- Born: Rodrigo Vargas August 15, 1985 (age 40) Mexico City, Mexico
- Other names: Kazula
- Height: 5 ft 7 in (1.70 m)
- Weight: 155 lb (70 kg; 11 st 1 lb)
- Division: Lightweight Welterweight
- Reach: 71.5 in (182 cm)
- Fighting out of: Mexico City, Mexico
- Team: Mexican Pride Gym
- Years active: 2011–present

Mixed martial arts record
- Total: 23
- Wins: 16
- By knockout: 7
- By submission: 7
- By decision: 2
- Losses: 7
- By knockout: 1
- By submission: 2
- By decision: 3
- By disqualification: 1

Other information
- Mixed martial arts record from Sherdog

= Kazula Vargas =

Mexican mixed martial artist

Rodrigo Vargas (born August 15, 1985) is a Mexican professional mixed martial artist who competed in the Ultimate Fighting Championship (UFC).
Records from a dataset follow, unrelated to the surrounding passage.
==> inputs of v16 <==
==> flow/design.v <==
    `timescale 1ns / 1ps
    module chip8_cpu (
        input wire clk,
        input wire reset,
        input wire [7:0] mem_data_in,
        input wire [15:0] key_pressed,
        output reg mem_read,
        output reg [11:0] mem_addr_out,
        output reg [7:0] mem_data_out,
        output reg mem_write
    );
        reg [11:0]    pc;
        reg [11:0]    I;
        reg [7:0]     V[0:15];
        reg [15:0]    opcode;
        reg [3:0]     state;
        reg [3:0]     pc_data;
        reg [11:0]    stack[0:15];
        reg [7:0]     opcode_fh;
        reg [7:0]     opcode_sh;
        reg [7:0]     delay_timer,sound_timer; 
        reg [20:0]    one_hz;
        reg [3:0]     i;
        reg [15:0]    lfsr;       
        reg [1:0]     bcd_step;   
        wire [7:0]    vx = V[opcode[11:8]];
        wire [7:0]    vy = V[opcode[7:4]];
        wire [8:0]    add_xy = {1'b0, vx} + {1'b0, vy};
        wire [7:0]    bcd_h = vx / 8'd100;
        wire [7:0]    bcd_t = (vx / 8'd10) % 8'd10;
        wire [7:0]    bcd_o = vx % 8'd10;
        reg  [3:0]    key_idx;
        integer       k;
        always @(*) begin
            key_idx = 4'd0;
            for (k = 15; k >= 0; k = k - 1)
                if (key_pressed[k]) key_idx = k[3:0];
        end
        localparam FETCH1 = 0;
        localparam FETCH1_WAIT = 1;
        localparam FETCH2 = 2;
        localparam FETCH2_WAIT = 3;
        localparam LASTFETCH = 4;
        localparam EXECUTE = 5;
        localparam LASTFETCH_WAIT = 6;
        localparam STORE = 7;
        localparam RETRIEVE = 8;
        localparam RETRIEVE_WAIT = 9;
        localparam RETRIEVE_WAIT2 = 10;
        localparam BCD = 11;
        localparam KEYWAIT = 12;
        always @(posedge clk or posedge reset) begin
            if(reset) begin
                pc <= 12'h200;
                state <= FETCH1;
                opcode <= 0;
                I <= 12'd0;
                opcode_fh <= 0;
                opcode_sh <= 0;
                mem_read <= 0;
                mem_write <= 0;
                delay_timer <= 0;
                pc_data <= 0;
                one_hz <= 0;
                sound_timer <= 0;
                lfsr <= 16'hACE1;
                bcd_step <= 0;
            end else begin
                if (one_hz == 833333) begin  
                    one_hz <= 0;
                    if (delay_timer > 0)
                        delay_timer <= delay_timer - 1;
                    if (sound_timer > 0)
                        sound_timer <= sound_timer - 1;
                end else begin
                    one_hz <= one_hz + 1;
                end
                mem_read <= 0;
                mem_write <= 0;
            case(state)
                FETCH1: begin
                    mem_addr_out <= pc;
                    mem_read <= 1;
                    state <= FETCH1_WAIT;
                end
                FETCH1_WAIT: begin
                    state <= FETCH2;
                end
                FETCH2: begin
                    opcode_fh <= mem_data_in;
                    mem_addr_out <= pc + 1;
                    mem_read <= 1;
                    state <= FETCH2_WAIT;
                end
                FETCH2_WAIT: begin
                    state <= LASTFETCH;
                end
                LASTFETCH: begin
                    opcode_sh <= mem_data_in;
                    state <= LASTFETCH_WAIT;
                end 
                LASTFETCH_WAIT: begin
                    opcode <= {opcode_fh, opcode_sh};
                    state <= EXECUTE;
                end
                EXECUTE: begin
                    pc <= pc + 2;
                    state <= FETCH1;
                    case(opcode[15:12])                     
                        4'h6: begin
                            V[opcode[11:8]] <= opcode[7:0];
                        end
                        4'h7: begin
                            V[opcode[11:8]] <= V[opcode[11:8]] + opcode[7:0];
                        end
                        4'h1: begin
                            pc <= opcode[11:0];
                        end 
                        4'h2: begin
                            stack[pc_data] <= pc + 2;
                            pc <= opcode[11:0];
                            pc_data <= pc_data + 1;
                        end
                        4'h9: begin
                            if (vx != vy)
                                pc <= pc + 4;
                        end
                        4'h5: begin
                            if (vx == vy)
                                pc <= pc + 4;
                        end
                        4'h3: begin
                            if (vx == opcode[7:0])
                                pc <= pc + 4;
                        end
                        4'h4: begin
                            if (vx != opcode[7:0])
                                pc <= pc + 4;
                        end
                        4'h8: begin
                            case(opcode[3:0])
                                4'h0: V[opcode[11:8]] <= vy;
                                4'h1: V[opcode[11:8]] <= vx | vy;
                                4'h2: V[opcode[11:8]] <= vx & vy;
                                4'h3: V[opcode[11:8]] <= vx ^ vy;
                                4'h4: begin
                                    V[opcode[11:8]] <= add_xy[7:0];
                                    V[15] <= {7'd0, add_xy[8]};
                                end
                                4'h5: begin
                                    V[opcode[11:8]] <= vx - vy;
                                    V[15] <= {7'd0, vx >= vy};
                                end
                                4'h6: begin
                                    V[opcode[11:8]] <= vx >> 1;
                                    V[15] <= {7'd0, vx[0]};
                                end 
                                4'h7: begin
                                    V[opcode[11:8]] <= vy - vx;
                                    V[15] <= {7'd0, vy >= vx};
                                end
                                4'hE: begin
                                    V[opcode[11:8]] <= vx << 1;
                                    V[15] <= {7'd0, vx[7]};
                                end
                                default: ;
                            endcase
                        end
                        4'hA: begin 
                            I <= opcode[11:0];
                        end
                        4'hB: begin
                            pc <= opcode[11:0] + {4'd0, V[0]};
                        end
                        4'hC: begin
                            V[opcode[11:8]] <= opcode[7:0] & lfsr[7:0];
                            lfsr <= {lfsr[14:0], lfsr[15] ^ lfsr[13] ^ lfsr[12] ^ lfsr[10]};
                        end
                        4'hE: begin
                            case(opcode[7:0])
                                8'h9E: begin
                                    if (key_pressed[vx[3:0]])
                                        pc <= pc + 4;
                                end
                                8'hA1: begin
                                    if (key_pressed[vx[3:0]] != 1)
                                        pc <= pc + 4;
                                end
                                default: ;
                            endcase        
                        end    
                        4'hF: begin
                            case(opcode[7:0])
                                8'h07: begin
                                    V[opcode[11:8]] <= delay_timer;
                                end
                                8'h0A: begin
                                    pc <= pc;
                                    state <= KEYWAIT;
                                end
                                8'h15: begin
                                    delay_timer <= V[opcode[11:8]];
                                end
                                8'h18: begin
                                    sound_timer <= V[opcode[11:8]];
                                end
                                8'h1E: begin
                                    I <= I + V[opcode[11:8]];
                                end
                                8'h29: begin
                                    I <= {8'd0, vx[3:0]} * 12'd5;
                                end
                                8'h33: begin
                                    pc <= pc;
                                    bcd_step <= 0;
                                    state <= BCD;
                                end
                                8'h55: begin
                                    pc <= pc;
                                    i <= 0;
                                    state <= STORE;
                                end
                                8'h65: begin
                                    pc <= pc;
                                    i <= 0;
                                    state <= RETRIEVE;
                                end 
                                default: ;
                            endcase
                        end
                        4'hD: begin    
                        end
                        4'h0: begin
                            if (opcode[11:0] == 12'h0EE) begin
                                pc <= stack[pc_data - 1];
                                pc_data <= pc_data - 1;
                            end
                        end
                        default: ;
                    endcase 
                end
                STORE: begin 
                    mem_addr_out <= I + i;
                    mem_data_out <= V[i];
                    mem_write <= 1;
                    if (i == opcode[11:8]) begin
                        pc <= pc + 2;
                        state <= FETCH1;
                    end else begin
                        i <= i+1;
                        state <= STORE;
                    end
                end
                RETRIEVE: begin
                    mem_addr_out <= I + i;
                    mem_read <= 1;
                    state <= RETRIEVE_WAIT;
                end
                RETRIEVE_WAIT: begin
                    state <= RETRIEVE_WAIT2;
                end
                RETRIEVE_WAIT2: begin
                  V[i] <= mem_data_in;
                  if (i == opcode[11:8]) begin
                      pc <= pc + 2;
                      state <= FETCH1;
                  end else begin
                      i <= i + 1;
                      state <= RETRIEVE;
                  end
                end
                BCD: begin
                    mem_addr_out <= I + bcd_step;
                    mem_data_out <= (bcd_step == 0) ? bcd_h : (bcd_step == 1) ? bcd_t : bcd_o;
                    mem_write <= 1;
                    if (bcd_step == 2) begin
                        pc <= pc + 2;
                        state <= FETCH1;
                    end else begin
                        bcd_step <= bcd_step + 1;
                    end
                end
                KEYWAIT: begin
                    if (key_pressed != 16'd0) begin
                        V[opcode[11:8]] <= {4'd0, key_idx};
                        pc <= pc + 2;
                        state <= FETCH1;
                    end
                end
                default: state <= FETCH1;
            endcase
          end
        end
    endmodule
run 1:
// LMFE
module LMFE ( clk, reset, Din, in_en, busy, out_valid, Dout, mem_cen, mem_wen, mem_addr, mem_d, mem_q);
==> flow/config.mk <==
export PLATFORM = sky130hd
export DESIGN_NAME = LMFE
export DESIGN_NICKNAME = LMFE
export VERILOG_FILES = /design/flow/design.v
export SDC_FILE = /design/flow/constraint.sdc
export NUM_CORES = 4
export LEC_CHECK = 0
export CAP_MARGIN = 0
export CELL_PAD_IN_SITES_DETAIL_PLACEMENT = 1
export CELL_PAD_IN_SITES_GLOBAL_PLACEMENT = 2
export CORE_ASPECT_RATIO = 1.06
export CORE_MARGIN = 2
export CORE_UTILIZATION = 20
export CTS_CLUSTER_DIAMETER = 77
export CTS_CLUSTER_SIZE = 30
export GPL_ROUTABILITY_DRIVEN = 0
export GPL_TIMING_DRIVEN = 0
export MAX_ROUTING_LAYER = met4
export MIN_ROUTING_LAYER = met2
export PLACE_DENSITY_LB_ADDON = 0.28
export SLEW_MARGIN = 40
==> flow/constraint.sdc <==
create_clock -name core_clock -period 2.85 [get_ports {clk}]
set_input_delay 0.5700 -clock core_clock [delete_from_list [all_inputs] [get_ports {clk}]]
set_output_delay 0.5700 -clock core_clock [all_outputs]
set_load 0.01 [all_outputs]
run.sh (not shown) runs the stock make flow with config.mk's settings and CLKGATE_MAP_FILE=.
What the final checks of run 1 revealed, after a flow that finished every stage, was a layout that fails on negative setup slack.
He competes in the lightweight division of LUX Fight League.

==Mixed martial arts career==

===Early career===
Starting his professional MMA career in 2011, Vargas compiled a 11–3 record fighting most for Mexican promotions, among them, Jasaji Fighting League. In his last fight before the UFC, Vargas knocked out former UFC fighter Mike De La Torre in 18 seconds at Combate Americas: Mexico vs. The World on May 18, 2018.

===Ultimate Fighting Championship===
Vargas made his UFC debut against Alex da Silva Coelho at UFC Fight Night: Shevchenko vs. Carmouche 2 on August 10, 2019. He got outgrappled by Coelho throughout the fight and lost it via unanimous decision.

Vargas faced Brok Weaver at UFC Fight Night: Anderson vs. Błachowicz 2 on February 15, 2020. He lost the fight via DQ when Vargas kneed Weaver in the head while he was a grounded opponent.

Vargas was scheduled to face Alan Patrick on September 12, 2020, at UFC Fight Night: Waterson vs. Hill, but Vargas was removed from the card in early September for undisclosed reasons and replaced by Bobby Green.

Vargas faced Rong Zhu at UFC 261 on April 24, 2021. He won the fight via unanimous decision.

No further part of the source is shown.